━━━━━ LISTED ENTRIES

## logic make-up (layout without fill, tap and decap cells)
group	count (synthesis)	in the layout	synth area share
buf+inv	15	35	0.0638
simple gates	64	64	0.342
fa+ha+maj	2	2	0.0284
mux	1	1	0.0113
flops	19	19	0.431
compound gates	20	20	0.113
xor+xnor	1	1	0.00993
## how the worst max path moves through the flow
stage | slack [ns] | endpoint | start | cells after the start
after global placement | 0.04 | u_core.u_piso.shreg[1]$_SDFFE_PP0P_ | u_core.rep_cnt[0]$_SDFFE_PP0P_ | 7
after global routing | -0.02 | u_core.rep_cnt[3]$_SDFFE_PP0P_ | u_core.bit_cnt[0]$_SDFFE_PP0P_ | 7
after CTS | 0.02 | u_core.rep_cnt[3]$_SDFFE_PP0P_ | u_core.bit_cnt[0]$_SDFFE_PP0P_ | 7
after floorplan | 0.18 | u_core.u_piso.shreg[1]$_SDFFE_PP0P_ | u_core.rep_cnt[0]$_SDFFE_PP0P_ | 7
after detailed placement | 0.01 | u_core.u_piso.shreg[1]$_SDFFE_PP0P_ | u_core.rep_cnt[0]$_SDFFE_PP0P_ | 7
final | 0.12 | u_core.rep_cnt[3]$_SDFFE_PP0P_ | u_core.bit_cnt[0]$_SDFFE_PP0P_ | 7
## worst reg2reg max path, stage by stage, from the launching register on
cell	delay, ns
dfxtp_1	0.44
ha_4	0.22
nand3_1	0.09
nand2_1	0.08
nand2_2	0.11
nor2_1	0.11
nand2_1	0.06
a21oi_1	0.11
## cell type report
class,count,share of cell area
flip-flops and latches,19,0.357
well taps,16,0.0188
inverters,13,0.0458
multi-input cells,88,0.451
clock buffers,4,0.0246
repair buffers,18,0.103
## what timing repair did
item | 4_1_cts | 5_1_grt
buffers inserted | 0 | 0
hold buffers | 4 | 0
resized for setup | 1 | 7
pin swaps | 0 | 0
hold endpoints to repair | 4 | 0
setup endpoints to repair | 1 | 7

━━━━━━━━━━
━━━━━ LISTED ENTRIES

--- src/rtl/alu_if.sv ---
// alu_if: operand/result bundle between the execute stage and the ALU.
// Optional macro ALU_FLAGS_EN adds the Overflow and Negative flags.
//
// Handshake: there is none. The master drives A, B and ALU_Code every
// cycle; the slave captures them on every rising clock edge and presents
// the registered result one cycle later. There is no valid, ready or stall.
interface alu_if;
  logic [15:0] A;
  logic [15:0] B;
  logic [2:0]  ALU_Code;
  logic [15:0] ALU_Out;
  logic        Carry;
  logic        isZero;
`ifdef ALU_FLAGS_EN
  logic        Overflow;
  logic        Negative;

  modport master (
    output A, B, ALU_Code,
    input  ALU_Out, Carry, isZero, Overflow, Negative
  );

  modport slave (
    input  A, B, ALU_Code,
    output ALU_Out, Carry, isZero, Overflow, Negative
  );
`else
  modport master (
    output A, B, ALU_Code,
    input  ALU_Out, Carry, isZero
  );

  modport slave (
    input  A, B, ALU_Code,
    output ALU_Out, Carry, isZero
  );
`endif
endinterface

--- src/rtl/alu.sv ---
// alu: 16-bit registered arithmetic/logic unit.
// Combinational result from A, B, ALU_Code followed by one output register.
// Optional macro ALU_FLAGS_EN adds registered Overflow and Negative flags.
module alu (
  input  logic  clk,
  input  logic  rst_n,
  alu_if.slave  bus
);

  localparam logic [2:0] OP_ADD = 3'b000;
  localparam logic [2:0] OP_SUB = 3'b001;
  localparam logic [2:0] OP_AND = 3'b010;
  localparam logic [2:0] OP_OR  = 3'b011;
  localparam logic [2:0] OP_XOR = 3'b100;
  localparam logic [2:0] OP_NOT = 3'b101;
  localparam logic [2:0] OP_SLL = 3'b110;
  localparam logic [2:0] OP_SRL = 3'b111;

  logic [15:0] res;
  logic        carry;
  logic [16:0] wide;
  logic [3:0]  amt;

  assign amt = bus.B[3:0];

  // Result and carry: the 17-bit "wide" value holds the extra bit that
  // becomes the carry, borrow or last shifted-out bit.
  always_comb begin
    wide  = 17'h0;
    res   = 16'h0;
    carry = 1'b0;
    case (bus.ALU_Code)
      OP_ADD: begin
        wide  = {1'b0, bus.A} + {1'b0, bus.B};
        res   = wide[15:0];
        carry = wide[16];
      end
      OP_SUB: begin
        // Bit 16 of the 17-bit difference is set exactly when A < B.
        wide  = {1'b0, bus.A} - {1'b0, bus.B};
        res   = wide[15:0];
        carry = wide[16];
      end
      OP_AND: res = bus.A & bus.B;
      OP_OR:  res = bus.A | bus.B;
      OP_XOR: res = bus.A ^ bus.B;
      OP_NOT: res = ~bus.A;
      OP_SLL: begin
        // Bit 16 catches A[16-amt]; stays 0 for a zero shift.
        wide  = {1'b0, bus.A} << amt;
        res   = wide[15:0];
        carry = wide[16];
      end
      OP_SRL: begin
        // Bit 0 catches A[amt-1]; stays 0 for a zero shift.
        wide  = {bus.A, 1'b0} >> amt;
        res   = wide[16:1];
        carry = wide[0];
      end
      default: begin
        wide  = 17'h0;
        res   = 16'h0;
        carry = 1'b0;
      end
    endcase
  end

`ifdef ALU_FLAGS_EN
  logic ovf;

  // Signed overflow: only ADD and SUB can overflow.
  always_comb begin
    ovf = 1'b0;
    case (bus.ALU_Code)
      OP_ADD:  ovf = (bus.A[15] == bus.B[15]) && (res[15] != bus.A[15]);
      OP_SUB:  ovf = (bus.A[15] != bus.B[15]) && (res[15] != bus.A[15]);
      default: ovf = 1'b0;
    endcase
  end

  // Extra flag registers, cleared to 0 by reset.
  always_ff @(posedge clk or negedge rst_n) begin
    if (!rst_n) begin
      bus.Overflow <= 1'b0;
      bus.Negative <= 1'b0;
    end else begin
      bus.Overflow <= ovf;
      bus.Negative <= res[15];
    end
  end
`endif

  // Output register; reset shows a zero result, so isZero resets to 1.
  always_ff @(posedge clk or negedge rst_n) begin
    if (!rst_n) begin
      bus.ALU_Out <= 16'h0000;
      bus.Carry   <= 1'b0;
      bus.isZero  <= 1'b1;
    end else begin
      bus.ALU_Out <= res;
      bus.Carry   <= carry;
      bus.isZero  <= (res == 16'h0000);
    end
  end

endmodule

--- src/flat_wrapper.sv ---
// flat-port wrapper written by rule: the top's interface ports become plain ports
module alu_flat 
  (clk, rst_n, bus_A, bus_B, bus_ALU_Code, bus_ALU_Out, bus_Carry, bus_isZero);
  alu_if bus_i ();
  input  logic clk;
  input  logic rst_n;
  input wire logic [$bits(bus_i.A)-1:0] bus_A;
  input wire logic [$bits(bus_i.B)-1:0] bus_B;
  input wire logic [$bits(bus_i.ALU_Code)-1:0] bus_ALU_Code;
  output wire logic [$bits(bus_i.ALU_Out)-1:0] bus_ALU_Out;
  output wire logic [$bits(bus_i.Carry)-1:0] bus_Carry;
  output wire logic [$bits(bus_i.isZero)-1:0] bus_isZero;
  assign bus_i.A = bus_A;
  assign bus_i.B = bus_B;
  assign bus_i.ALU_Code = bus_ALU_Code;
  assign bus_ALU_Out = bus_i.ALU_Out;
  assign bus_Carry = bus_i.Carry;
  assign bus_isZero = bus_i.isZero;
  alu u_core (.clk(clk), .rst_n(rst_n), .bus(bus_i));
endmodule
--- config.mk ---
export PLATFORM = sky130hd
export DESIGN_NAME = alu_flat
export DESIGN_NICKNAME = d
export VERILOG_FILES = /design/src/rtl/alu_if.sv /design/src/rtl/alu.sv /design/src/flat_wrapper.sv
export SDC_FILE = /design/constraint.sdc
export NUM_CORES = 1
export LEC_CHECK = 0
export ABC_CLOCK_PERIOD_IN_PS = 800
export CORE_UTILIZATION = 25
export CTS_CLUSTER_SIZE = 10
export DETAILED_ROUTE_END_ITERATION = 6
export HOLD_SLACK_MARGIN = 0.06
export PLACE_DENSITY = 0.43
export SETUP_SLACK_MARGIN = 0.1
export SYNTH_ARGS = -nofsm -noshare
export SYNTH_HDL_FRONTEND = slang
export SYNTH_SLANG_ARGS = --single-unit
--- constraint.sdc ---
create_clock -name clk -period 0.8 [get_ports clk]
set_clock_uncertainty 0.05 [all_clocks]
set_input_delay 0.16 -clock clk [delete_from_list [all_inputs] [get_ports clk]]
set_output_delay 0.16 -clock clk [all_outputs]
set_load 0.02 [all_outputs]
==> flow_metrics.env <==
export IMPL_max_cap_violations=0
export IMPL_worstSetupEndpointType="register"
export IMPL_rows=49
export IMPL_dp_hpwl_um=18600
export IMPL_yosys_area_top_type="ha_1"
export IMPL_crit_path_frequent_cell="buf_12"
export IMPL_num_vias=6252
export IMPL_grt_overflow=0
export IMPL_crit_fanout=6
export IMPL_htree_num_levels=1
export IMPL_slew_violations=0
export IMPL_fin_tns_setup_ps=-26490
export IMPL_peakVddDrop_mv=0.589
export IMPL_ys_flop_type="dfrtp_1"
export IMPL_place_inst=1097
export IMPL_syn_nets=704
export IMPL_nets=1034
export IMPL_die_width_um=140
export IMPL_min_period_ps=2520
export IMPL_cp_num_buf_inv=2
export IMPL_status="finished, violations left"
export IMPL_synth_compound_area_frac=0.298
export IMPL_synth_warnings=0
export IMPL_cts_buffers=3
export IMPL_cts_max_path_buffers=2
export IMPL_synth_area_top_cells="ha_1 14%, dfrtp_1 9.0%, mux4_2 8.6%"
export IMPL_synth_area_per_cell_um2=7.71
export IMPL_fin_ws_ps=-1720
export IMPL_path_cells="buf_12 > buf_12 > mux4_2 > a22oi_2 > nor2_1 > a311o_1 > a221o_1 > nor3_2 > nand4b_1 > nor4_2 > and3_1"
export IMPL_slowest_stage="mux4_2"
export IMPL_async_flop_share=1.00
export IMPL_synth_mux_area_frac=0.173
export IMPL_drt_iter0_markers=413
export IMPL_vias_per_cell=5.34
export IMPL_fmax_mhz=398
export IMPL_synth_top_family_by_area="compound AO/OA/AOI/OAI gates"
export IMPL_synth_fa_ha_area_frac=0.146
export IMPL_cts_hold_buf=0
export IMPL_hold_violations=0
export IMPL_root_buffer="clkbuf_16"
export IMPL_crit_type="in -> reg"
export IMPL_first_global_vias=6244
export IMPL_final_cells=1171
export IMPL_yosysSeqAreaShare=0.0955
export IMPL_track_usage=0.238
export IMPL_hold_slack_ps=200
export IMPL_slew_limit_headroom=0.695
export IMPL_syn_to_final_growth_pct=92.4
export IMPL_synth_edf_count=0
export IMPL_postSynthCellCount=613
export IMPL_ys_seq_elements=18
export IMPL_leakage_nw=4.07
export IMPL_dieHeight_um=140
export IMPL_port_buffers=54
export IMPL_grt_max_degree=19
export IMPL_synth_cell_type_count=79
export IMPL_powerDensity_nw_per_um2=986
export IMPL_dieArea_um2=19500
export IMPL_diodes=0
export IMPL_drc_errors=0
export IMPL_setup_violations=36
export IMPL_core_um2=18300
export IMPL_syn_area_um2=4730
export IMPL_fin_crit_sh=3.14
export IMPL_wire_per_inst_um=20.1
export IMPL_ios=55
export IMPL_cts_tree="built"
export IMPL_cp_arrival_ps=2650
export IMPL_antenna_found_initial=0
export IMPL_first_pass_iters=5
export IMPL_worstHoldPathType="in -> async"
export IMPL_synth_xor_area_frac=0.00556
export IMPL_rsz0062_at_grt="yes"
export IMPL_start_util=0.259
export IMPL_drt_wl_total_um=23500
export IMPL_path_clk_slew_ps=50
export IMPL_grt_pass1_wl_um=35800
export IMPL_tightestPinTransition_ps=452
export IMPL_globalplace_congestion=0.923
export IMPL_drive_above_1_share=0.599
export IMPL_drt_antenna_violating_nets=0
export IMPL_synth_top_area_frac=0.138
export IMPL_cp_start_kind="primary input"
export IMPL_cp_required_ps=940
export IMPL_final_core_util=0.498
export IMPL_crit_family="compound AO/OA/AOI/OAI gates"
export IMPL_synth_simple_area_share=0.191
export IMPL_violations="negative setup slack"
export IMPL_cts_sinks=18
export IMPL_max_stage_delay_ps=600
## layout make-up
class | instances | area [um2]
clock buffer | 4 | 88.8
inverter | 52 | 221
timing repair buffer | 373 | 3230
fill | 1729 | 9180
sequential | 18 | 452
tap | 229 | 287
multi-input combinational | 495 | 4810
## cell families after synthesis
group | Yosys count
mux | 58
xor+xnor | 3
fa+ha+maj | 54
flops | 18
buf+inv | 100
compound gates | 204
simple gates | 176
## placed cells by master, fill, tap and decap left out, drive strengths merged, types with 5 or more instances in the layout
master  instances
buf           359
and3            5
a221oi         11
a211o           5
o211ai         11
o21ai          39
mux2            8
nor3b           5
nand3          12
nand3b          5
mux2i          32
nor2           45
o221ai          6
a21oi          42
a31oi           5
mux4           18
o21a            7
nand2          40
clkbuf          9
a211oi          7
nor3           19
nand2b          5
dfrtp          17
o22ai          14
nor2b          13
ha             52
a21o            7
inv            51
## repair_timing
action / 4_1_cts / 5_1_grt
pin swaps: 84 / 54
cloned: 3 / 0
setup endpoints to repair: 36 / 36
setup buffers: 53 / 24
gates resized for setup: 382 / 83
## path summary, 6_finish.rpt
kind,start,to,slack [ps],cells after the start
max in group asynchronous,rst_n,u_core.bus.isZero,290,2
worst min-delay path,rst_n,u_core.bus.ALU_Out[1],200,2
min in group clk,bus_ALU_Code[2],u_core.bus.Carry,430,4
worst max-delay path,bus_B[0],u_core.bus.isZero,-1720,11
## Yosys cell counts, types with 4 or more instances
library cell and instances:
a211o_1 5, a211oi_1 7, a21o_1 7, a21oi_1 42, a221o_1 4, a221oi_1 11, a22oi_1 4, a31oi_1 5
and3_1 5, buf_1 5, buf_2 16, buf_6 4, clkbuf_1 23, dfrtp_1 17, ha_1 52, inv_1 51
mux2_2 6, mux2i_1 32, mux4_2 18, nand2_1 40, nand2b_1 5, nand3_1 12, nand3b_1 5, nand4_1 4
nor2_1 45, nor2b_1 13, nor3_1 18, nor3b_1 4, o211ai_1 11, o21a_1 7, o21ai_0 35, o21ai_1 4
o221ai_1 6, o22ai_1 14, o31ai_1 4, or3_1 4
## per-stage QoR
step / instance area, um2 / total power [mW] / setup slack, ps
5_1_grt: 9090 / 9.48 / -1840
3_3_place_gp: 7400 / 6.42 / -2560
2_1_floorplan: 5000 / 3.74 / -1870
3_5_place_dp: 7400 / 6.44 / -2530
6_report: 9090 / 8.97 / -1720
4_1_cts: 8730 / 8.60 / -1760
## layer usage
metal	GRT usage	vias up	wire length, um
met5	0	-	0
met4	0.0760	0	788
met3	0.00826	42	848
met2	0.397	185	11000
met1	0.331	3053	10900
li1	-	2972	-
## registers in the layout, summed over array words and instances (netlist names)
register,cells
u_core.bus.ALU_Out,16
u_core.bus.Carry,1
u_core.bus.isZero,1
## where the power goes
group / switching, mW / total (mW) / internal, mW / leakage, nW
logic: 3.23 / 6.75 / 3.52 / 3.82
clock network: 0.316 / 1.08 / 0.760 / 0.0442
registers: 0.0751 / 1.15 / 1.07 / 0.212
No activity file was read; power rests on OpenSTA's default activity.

━━━━━━━━━━

PROMPT: Those lines above that contain the string "placement" should be returned.

THE COMPLETED TASK:
after global placement | 0.04 | u_core.u_piso.shreg[1]$_SDFFE_PP0P_ | u_core.rep_cnt[0]$_SDFFE_PP0P_ | 7
after detailed placement | 0.01 | u_core.u_piso.shreg[1]$_SDFFE_PP0P_ | u_core.rep_cnt[0]$_SDFFE_PP0P_ | 7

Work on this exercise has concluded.